Extended Data Figure 5. Relationship between bidirectional and unidirectional connections and RF properties.

a, EPSP amplitude plotted against RF correlation from bidirectionally (red) and unidirectionally connected pairs (black). Replotted from Fig. 2g. b, EPSP amplitude for bi- or unidirectional connections. Bidirectional connections were stronger than unidirectional connections (median connection amplitude: 0.44 mV for bidirectional connections, n = 22; 0.16 mV for unidirectional connections, n = 50; P = 4.4 × 10⁻⁴, Wilcoxon rank-sum test). c, RF correlation for bidirectionally connected, unidirectionally connected and unconnected pairs. The RFs of bidirectionally connected pairs were more correlated than those of unidirectionally connected or unconnected pairs (median RF correlation: 0.3 for bidirectionally connected pairs, n = 11; 0.04 for unidirectionally connected pairs, n = 50; P = 0.002; and −0.02 for unconnected pairs, n = 191, P = 5.3 × 10⁻⁵), although unidirectionally connected pairs did not have higher RF correlations than unconnected pairs (P = 0.18, Wilcoxon rank-sum test). d, Mean EPSP amplitude versus RF correlation for all (yellow), unidirectionally (black) or bidirectionally (red) connected pairs. There was a positive relationship between RF correlation and connection amplitude for both unidirectional and bidirectional connections.

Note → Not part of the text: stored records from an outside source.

[config.mk]
export PLATFORM = sky130hd
export DESIGN_NAME = char_lane_demux_rotator
export DESIGN_NICKNAME = d
export VERILOG_FILES = /design/src/rtl/char_lane_demux_rotator.sv
export SDC_FILE = /design/constraint.sdc
export NUM_CORES = 1
export LEC_CHECK = 0
export ABC_AREA = 1
export CAP_MARGIN = 20
export CORE_MARGIN = 1.5
export CORE_UTILIZATION = 30
export DETAILED_ROUTE_END_ITERATION = 7
export SYNTH_ARGS = -nofsm -noshare
export SYNTH_HDL_FRONTEND = slang
export SYNTH_SLANG_ARGS = --single-unit
[constraint.sdc]
create_clock -name clk -period 1.41 [get_ports clk]
set_input_delay 0.282 -clock clk [delete_from_list [all_inputs] [get_ports clk]]
set_output_delay 0.282 -clock clk [all_outputs]
set_load 0.02 [all_outputs]
$ cat config.mk
export PLATFORM = sky130hd
export DESIGN_NAME = if_stage
export DESIGN_NICKNAME = d
export VERILOG_FILES = /design/src/rtl/if_pkg.sv /design/src/rtl/if_fifo.sv /design/src/rtl/if_stage.sv
export SDC_FILE = /design/constraint.sdc
export NUM_CORES = 1
export LEC_CHECK = 0
export CAP_MARGIN = 30
export CORE_UTILIZATION = 40
export CTS_BUF_LIST = sky130_fd_sc_hd__clkbuf_2
export DETAILED_ROUTE_END_ITERATION = 7
export GPL_TIMING_DRIVEN = 0
export PLACE_DENSITY_LB_ADDON = 0.3
export SLEW_MARGIN = 20
export SYNTH_ARGS = -nofsm -noshare
export SYNTH_HDL_FRONTEND = slang
export SYNTH_SLANG_ARGS = --single-unit
$ cat constraint.sdc
create_clock -name clk -period 6.4 [get_ports clk]
set_clock_uncertainty 0.1 [all_clocks]
set_input_delay 1.6 -clock clk [delete_from_list [all_inputs] [get_ports clk]]
set_output_delay 1.6 -clock clk [all_outputs]
set_load 0.02 [all_outputs]
$ cat src/rtl/if_pkg.sv
// -----------------------------------------------------------------------------
// if_pkg: shared types and constants for the instruction-fetch stage.
//   XLEN         : architectural word width
//   NOP_INSTR    : instruction presented when no valid fetch is available
//   IF_RESET_PC  : default fetch PC after reset
//   if_entry_t   : prefetch queue payload {pc, instr}
//   word_align() : clears the byte offset of an address
// -----------------------------------------------------------------------------
package if_pkg;

    localparam int unsigned XLEN = 32;

    localparam logic [XLEN-1:0] NOP_INSTR   = 32'h0000_0000;
    localparam logic [XLEN-1:0] IF_RESET_PC = 32'h0000_0000;

    typedef struct packed {
        logic [XLEN-1:0] pc;
        logic [XLEN-1:0] instr;
    } if_entry_t;

    function automatic logic [XLEN-1:0] word_align(input logic [XLEN-1:0] addr);
        return {addr[XLEN-1:2], 2'b00};
    endfunction

endpackage

$ cat src/rtl/if_fifo.sv
// -----------------------------------------------------------------------------
// if_fifo: prefetch queue for the fetch stage, DEPTH entries of if_entry_t.
//   clk, rst_n : clock, asynchronous active-low reset
//   push       : write push_data at the tail
//   pop        : retire the head entry
//   flush      : empty the queue (wins over push/pop)
//   push_data  : entry to write
//   head       : current head entry (undefined content when empty)
//   full/empty : occupancy flags
//   count      : current occupancy
// DEPTH must be a power of two so the pointers wrap naturally.
// -----------------------------------------------------------------------------
module if_fifo
    import if_pkg::*;
#(
    parameter int unsigned  DEPTH = 2,
    localparam int unsigned CNT_W = $clog2(DEPTH + 1)
) (
    input  logic             clk,
    input  logic             rst_n,
    input  logic             push,
    input  logic             pop,
    input  logic             flush,
    input  if_entry_t        push_data,
    output if_entry_t        head,
    output logic             full,
    output logic             empty,
    output logic [CNT_W-1:0] count
);

    localparam int unsigned PTR_W = $clog2(DEPTH);

    logic [PTR_W-1:0] wr_ptr_q, wr_ptr_d;
    logic [PTR_W-1:0] rd_ptr_q, rd_ptr_d;
    logic [CNT_W-1:0] count_q, count_d;
    if_entry_t        mem_q [DEPTH];
    if_entry_t        mem_d [DEPTH];
    logic             do_push, do_pop;

    // Occupancy flags, guarded push/pop and next-state.
    always_comb begin
        full     = (count_q == CNT_W'(DEPTH));
        empty    = (count_q == '0);
        do_pop   = pop && !empty;
        do_push  = push && (!full || do_pop);

        wr_ptr_d = wr_ptr_q;
        rd_ptr_d = rd_ptr_q;
        count_d  = count_q;
        mem_d    = mem_q;

        if (flush) begin
            wr_ptr_d = '0;
            rd_ptr_d = '0;
            count_d  = '0;
        end else begin
            if (do_push) begin
                mem_d[wr_ptr_q] = push_data;
                wr_ptr_d        = wr_ptr_q + PTR_W'(1);
            end
            if (do_pop) begin
                rd_ptr_d = rd_ptr_q + PTR_W'(1);
            end
            if (do_push && !do_pop) begin
                count_d = count_q + CNT_W'(1);
            end else if (do_pop && !do_push) begin
                count_d = count_q - CNT_W'(1);
            end
        end
    end

    // Queue state registers.
    always_ff @(posedge clk or negedge rst_n) begin
        if (!rst_n) begin
            wr_ptr_q <= '0;
            rd_ptr_q <= '0;
            count_q  <= '0;
            for (int unsigned i = 0; i < DEPTH; i++) begin
                mem_q[i] <= '0;
            end
        end else begin
            wr_ptr_q <= wr_ptr_d;
            rd_ptr_q <= rd_ptr_d;
            count_q  <= count_d;
            mem_q    <= mem_d;
        end
    end

    assign head  = mem_q[rd_ptr_q];
    assign count = count_q;

endmodule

Extended Data Figure 6. Method of RF normalization.

a, We normalized postsynaptic RFs to a template RF that was a vertical Gabor with 0 degree phase and an arbitrary but fixed spatial frequency (far right). A Gabor was fit to the RF of each postsynaptic neuron, and then rotated, translated and scaled so that the ON subfield was centred on the template’s ON subfield and the spatial frequencies matched. The same transformation was applied to presynaptic RFs of any simultaneously patched neurons. b, Transformation of the RF from an example postsynaptic neuron (upper row), and for the RF for its connected presynaptic neuron (middle row). Bottom row shows presynaptic RF outline overlaid on the postsynaptic RF at each step in the transformation.

Extended Data Figure 7. Overlay of RFs between connected neurons.

Presynaptic RF outline overlaid on the postsynaptic RF for all the connected pairs after performing normalization of the pre- and postsynaptic RFs to the RF template (n = 45). Numbers indicate connection amplitude.

Extended Data Figure 8. Overlay of RFs between unconnected neurons.

Assessed presynaptic RF outlines overlaid on the assessed postsynaptic RF for a representative set of unconnected pairs after normalization to the RF template.

Extended Data Figure 9. Contribution of strong and weak connections to membrane potential depolarization.

Removal of an increasingly larger fraction of the strongest inputs from the L2/3 model steeply reduces the large modulation component (F1) but more gradually reduces the mean depolarization component (F0). Model from Fig. 4d. Purple arrow indicates the weakest 75% of connections, as shown in Fig. 4i, j.